Nach seiner Zerstörung im Zweiten Weltkrieg, 1943, stellte sich die Frage eines Wiederaufbaus. Die Zentrale für den Aufbau der Stadt (ZAS), ein den städtischen Behörden übergeordnetes Zentralamt für den Wiederaufbau, wurde 1946 mit Richard Döcker als Leiter und Walther Hoss als stellvertretendem Leiter eingerichtet. Grundsätzlich war der ZAS-Beirat auch mit dem Neubau einer Neuen Liederhalle und seiner Orientierung zur Schlossstraße hin einverstanden. Doch zu diesem Zeitpunkt lag für dieses Gebiet noch kein rechtsgültig ausgearbeiteter Bebauungsplan vor.

Ein planvoller Wiederaufbau des Gebiets entwickelte sich erst ab 1948. Vordringlich war der Wohnungsbau, die Entwicklung von Industriegebieten, der Ausbau des Stuttgarter Hafens und die Verkehrssanierung. Erst 1949 schrieb dann der Stuttgarter Liederkranz zu seinem 125-jährigen Bestehen einen Wettbewerb „zur Erlangung von Vorentwürfen für die neue Liederhalle in Stuttgart als Konzert- und Tagungshaus“ aus.

Sechs namhafte Architekten aus Berlin, München und Stuttgart wurden eingeladen. Aus dem Wettbewerb gingen die Architektengemeinschaft Professor Dr.-Ing. e.h. Adolf Abel (1882-1968) aus München mit Professor Rolf Gutbrod (1910-1999) aus Stuttgart und Professor Dr. e.h. Hans Scharoun (1893-1972) aus Berlin als die ersten beiden Preisträger hervor und wurden zur Überarbeitung aufgefordert.

Der zunächst von der Stadtverwaltung Stuttgart favorisierte Wettbewerbsentwurf von Scharoun wurde dann jedoch nicht weiterverfolgt. So schrieb Generalbaudirektor Professor Walther Hoss, städtischer Beigeordneter und Leiter der ZAS, an den Oberbürgermeister Dr. Arnulf Klett: „Die Arbeit von Professor Scharoun ist für den Liederkranz ‚zu eigenartig‘. […] Der Liederkranz (Hochstetter und Schurr) hat sich eindeutig für Professor Abel entschieden […] und nicht für Scharoun.“ Nach vielfältigen Überlegungen zum Raumprogramm und zur Arrondierung des Grundstücks wurde die Architektengemeinschaft Abel/Gutbrod im Jahr 1954 mit dem Bau der Neuen Liederhalle beauftragt.

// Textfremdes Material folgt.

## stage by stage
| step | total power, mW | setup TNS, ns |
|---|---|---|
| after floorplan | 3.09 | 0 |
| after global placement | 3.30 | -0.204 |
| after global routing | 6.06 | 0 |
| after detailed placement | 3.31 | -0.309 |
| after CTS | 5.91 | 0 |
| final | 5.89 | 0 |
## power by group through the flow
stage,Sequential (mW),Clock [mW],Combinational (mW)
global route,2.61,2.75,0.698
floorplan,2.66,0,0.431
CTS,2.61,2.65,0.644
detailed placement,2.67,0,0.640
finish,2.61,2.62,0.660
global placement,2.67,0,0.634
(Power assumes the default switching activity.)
<file path="src/rtl/usb_wrapper_pkg.sv">
package usb_wrapper_pkg;

  // register port
  localparam int unsigned ADDR_W = 8;
  localparam int unsigned DATA_W = 32;
  localparam logic [ADDR_W-1:0] CTRL_STATUS_ADDR = 8'h00;

  // field positions of usb_wrapper_control_status
  localparam int unsigned GENERAL_EVENT_FLAG_BIT   = 26;
  localparam int unsigned RESUME_FLAG_BIT          = 25;
  localparam int unsigned ACTIVITY_STATUS_BIT      = 24;
  localparam int unsigned RESERVED_ONE_BIT         = 15;
  localparam int unsigned ID_OVERRIDE_ENABLE_BIT   = 9;
  localparam int unsigned ID_OVERRIDE_VALUE_BIT    = 8;
  localparam int unsigned PHY_ID_MONITOR_BIT       = 7;
  localparam int unsigned VBUS_VALID_MONITOR_BIT   = 6;
  localparam int unsigned A_SESSION_MONITOR_BIT    = 5;
  localparam int unsigned B_SESSION_MONITOR_BIT    = 4;
  localparam int unsigned SESSION_END_MONITOR_BIT  = 3;
  localparam int unsigned GENERAL_EVENT_IRQ_BIT    = 2;
  localparam int unsigned RESUME_IRQ_BIT           = 1;
  localparam int unsigned ACTIVITY_IRQ_BIT         = 0;

  // writable control field occupies bits 9..0
  localparam int unsigned CTRL_W = 10;
  localparam logic [CTRL_W-1:0] CTRL_RESET = 10'h000;

  // hardware flags reset values
  localparam logic GENERAL_EVENT_RESET = 1'b0;
  localparam logic RESUME_RESET        = 1'b0;
  localparam logic ACTIVITY_RESET      = 1'b1;

  // value of the whole word after reset
  localparam logic [DATA_W-1:0] CTRL_STATUS_RESET = 32'h0100_8000;

  // mask of bits that ever read as one
  localparam logic [DATA_W-1:0] IMPLEMENTED_MASK = 32'h0700_83FF;

  // id level presented while phy monitoring and id override are both off (b-device default)
  localparam logic ID_DEFAULT_LEVEL = 1'b1;

  // input synchroniser slots
  localparam int unsigned SYNC_W        = 9;
  localparam int unsigned S_OTG_EVENT   = 0;
  localparam int unsigned S_RESUME_DET  = 1;
  localparam int unsigned S_SUSPENDED   = 2;
  localparam int unsigned S_ACTIVITY    = 3;
  localparam int unsigned S_PHY_ID      = 4;
  localparam int unsigned S_VBUS_VALID  = 5;
  localparam int unsigned S_A_SESSION   = 6;
  localparam int unsigned S_B_SESSION   = 7;
  localparam int unsigned S_SESSION_END = 8;
  localparam logic [SYNC_W-1:0] SYNC_RESET = 9'h000;

  // synchroniser depth; the checks do not reference it
  localparam int unsigned SYNC_LAT = 2;

endpackage

</file>
<file path="src/rtl/usb_clock_reset_wrapper_ctrl.sv">
// Design decisions made here: the register offsets and strobed register access.
`timescale 1ns/100ps
`default_nettype none

module usb_clock_reset_wrapper_ctrl
  import usb_wrapper_pkg::*;
(
  // clock and reset
  input  wire logic                               clk,
  input  wire logic                               srst,
  // register port
  input  wire logic [usb_wrapper_pkg::ADDR_W-1:0] regAddr,
  input  wire logic [usb_wrapper_pkg::DATA_W-1:0] regWrData,
  input  wire logic                               regWrite,
  input  wire logic                               regRead,
  output logic      [usb_wrapper_pkg::DATA_W-1:0] regRdData,
  // interrupt
  output logic                                    irq,
  // from the otg controller core
  input  wire logic                               otgBusEvent,
  input  wire logic                               otgResumeDetect,
  input  wire logic                               otgSuspended,
  input  wire logic                               otgBusActivity,
  // from the phy and its comparators
  input  wire logic                               phyId,
  input  wire logic                               phyVbusValid,
  input  wire logic                               phyASessionValid,
  input  wire logic                               phyBSessionValid,
  input  wire logic                               phySessionEnd,
  // towards the otg controller core
  output logic                                    otgId,
  output logic                                    otgVbusValid,
  output logic                                    otgASessionValid,
  output logic                                    otgBSessionValid,
  output logic                                    otgSessionEnd
);
  import usb_wrapper_pkg::*;

  typedef struct packed {
    logic [SYNC_W-1:0] syncFirst;
    logic [SYNC_W-1:0] syncSecond;
    logic [CTRL_W-1:0] ctrl;
    logic              generalEventFlag;
    logic              resumeFlag;
    logic              activityStatus;
    logic [DATA_W-1:0] rdData;
    logic              idOut;
    logic              vbusOut;
    logic              aSessOut;
    logic              bSessOut;
    logic              sessEndOut;
  } state_s;

  state_s state_reg;
  state_s state_next;

  logic [SYNC_W-1:0] rawIn;
  logic              hit;
  logic              wrHit;
  logic              rdHit;
  logic [DATA_W-1:0] wordView;

  assign rawIn = {phySessionEnd, phyBSessionValid, phyASessionValid,
                  phyVbusValid, phyId, otgBusActivity, otgSuspended,
                  otgResumeDetect, otgBusEvent};

  assign hit   = (regAddr == CTRL_STATUS_ADDR);
  assign wrHit = regWrite && hit;
  assign rdHit = regRead && hit;

  // assembled read view; unlisted bits stay zero
  always_comb
  begin
    wordView = '0;
    wordView[GENERAL_EVENT_FLAG_BIT] = state_reg.generalEventFlag;
    wordView[RESUME_FLAG_BIT]        = state_reg.resumeFlag;
    wordView[ACTIVITY_STATUS_BIT]    = state_reg.activityStatus;
    wordView[RESERVED_ONE_BIT]       = 1'b1;
    wordView[CTRL_W-1:0]             = state_reg.ctrl;
  end

  always_comb
  begin
    state_next = state_reg;

    // second stage alone reads the first
    state_next.syncFirst  = rawIn;
    state_next.syncSecond = state_reg.syncFirst;

    // only the control field is writable; a one in the activity status bit clears it, all else ignores writes
    if (wrHit)
    begin
      state_next.ctrl = regWrData[CTRL_W-1:0];
    end

    // controller owns set and clear; reads zero while its enable is off
    state_next.generalEventFlag = state_reg.syncSecond[S_OTG_EVENT]
      && state_reg.ctrl[GENERAL_EVENT_IRQ_BIT];

    // resume only counts while the link is suspended
    state_next.resumeFlag = state_reg.syncSecond[S_RESUME_DET]
                            && state_reg.syncSecond[S_SUSPENDED];

    // write one clears; a same-cycle activity still wins
    if (wrHit && regWrData[ACTIVITY_STATUS_BIT])
    begin
      state_next.activityStatus = 1'b0;
    end
    if (state_reg.syncSecond[S_ACTIVITY])
    begin
      state_next.activityStatus = 1'b1;
    end

    // read data valid in the following cycle only
    if (rdHit)
    begin
      state_next.rdData = wordView;
    end
    else
    begin
      state_next.rdData = '0;
    end

    // id source select; override wins, else disabled monitoring forces the default level
    if (state_reg.ctrl[ID_OVERRIDE_ENABLE_BIT])
    begin
      state_next.idOut = state_reg.ctrl[ID_OVERRIDE_VALUE_BIT];
    end
    else if (state_reg.ctrl[PHY_ID_MONITOR_BIT])
    begin
      state_next.idOut = state_reg.syncSecond[S_PHY_ID];
    end
    else
    begin
      state_next.idOut = ID_DEFAULT_LEVEL;
    end

    // comparators are gated low while their monitor is off
    state_next.vbusOut = state_reg.syncSecond[S_VBUS_VALID]
                         && state_reg.ctrl[VBUS_VALID_MONITOR_BIT];
    state_next.aSessOut = state_reg.syncSecond[S_A_SESSION]
                          && state_reg.ctrl[A_SESSION_MONITOR_BIT];
    state_next.bSessOut = state_reg.syncSecond[S_B_SESSION]
                          && state_reg.ctrl[B_SESSION_MONITOR_BIT];
    state_next.sessEndOut = state_reg.syncSecond[S_SESSION_END]
      && state_reg.ctrl[SESSION_END_MONITOR_BIT];

    if (srst)
    begin
      state_next.syncFirst        = SYNC_RESET;
      state_next.syncSecond       = SYNC_RESET;
      state_next.ctrl             = CTRL_RESET;
      state_next.generalEventFlag = GENERAL_EVENT_RESET;
      state_next.resumeFlag       = RESUME_RESET;
      state_next.activityStatus   = ACTIVITY_RESET;
      state_next.rdData           = '0;
      state_next.idOut            = ID_DEFAULT_LEVEL;
      state_next.vbusOut          = 1'b0;
      state_next.aSessOut         = 1'b0;
      state_next.bSessOut         = 1'b0;
      state_next.sessEndOut       = 1'b0;
    end
  end

  always_ff @(posedge clk)
  begin
    state_reg <= state_next;
  end

  assign regRdData        = state_reg.rdData;
  assign otgId            = state_reg.idOut;
  assign otgVbusValid     = state_reg.vbusOut;
  assign otgASessionValid = state_reg.aSessOut;
  assign otgBSessionValid = state_reg.bSessOut;
  assign otgSessionEnd    = state_reg.sessEndOut;

  // each flag gated by its own enable; level, not pulse
  assign irq = (state_reg.generalEventFlag
                && state_reg.ctrl[GENERAL_EVENT_IRQ_BIT])
            || (state_reg.resumeFlag && state_reg.ctrl[RESUME_IRQ_BIT])
            || (state_reg.activityStatus
                && state_reg.ctrl[ACTIVITY_IRQ_BIT]);
endmodule

`default_nettype wire

</file>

Das Projekt der Neuen Liederhalle brachte eine Neudefinition des Stadtraums mit sich: Stand die alte Liederhalle in der gründerzeitlichen Stadt inmitten eines engen Straßenrasters in einem dicht bebauten Gebiet, befand sie sich nun am zurückverlegten Rand der Innenstadt als Solitär in einer offenen „Stadtlandschaft“. Hier waren die Voraussetzungen für eine räumlich freie Entfaltung der neuen Baukörper mit einem Vorplatz an der aufgelassenen Büchsenstraße gegeben. Nach Abschluss der Grundstücksverträge zwischen der Stadt Stuttgart, dem Stuttgarter Liederkranz sowie der Robert Bosch GmbH konnten am 3. Januar 1955 die Bauarbeiten beginnen. Das Gebäude wurde auf das Gelände der alten Liederhalle in unmittelbarer Nähe zur Innenstadt, am Rande des Hochschulgebiets, errichtet, das von der Stadtverwaltung als künftiges Kulturzentrum betrachtet wurde. Durch die zentrale Lage ist es verkehrstechnisch mit allen wichtigen Punkten der Stadt verbunden.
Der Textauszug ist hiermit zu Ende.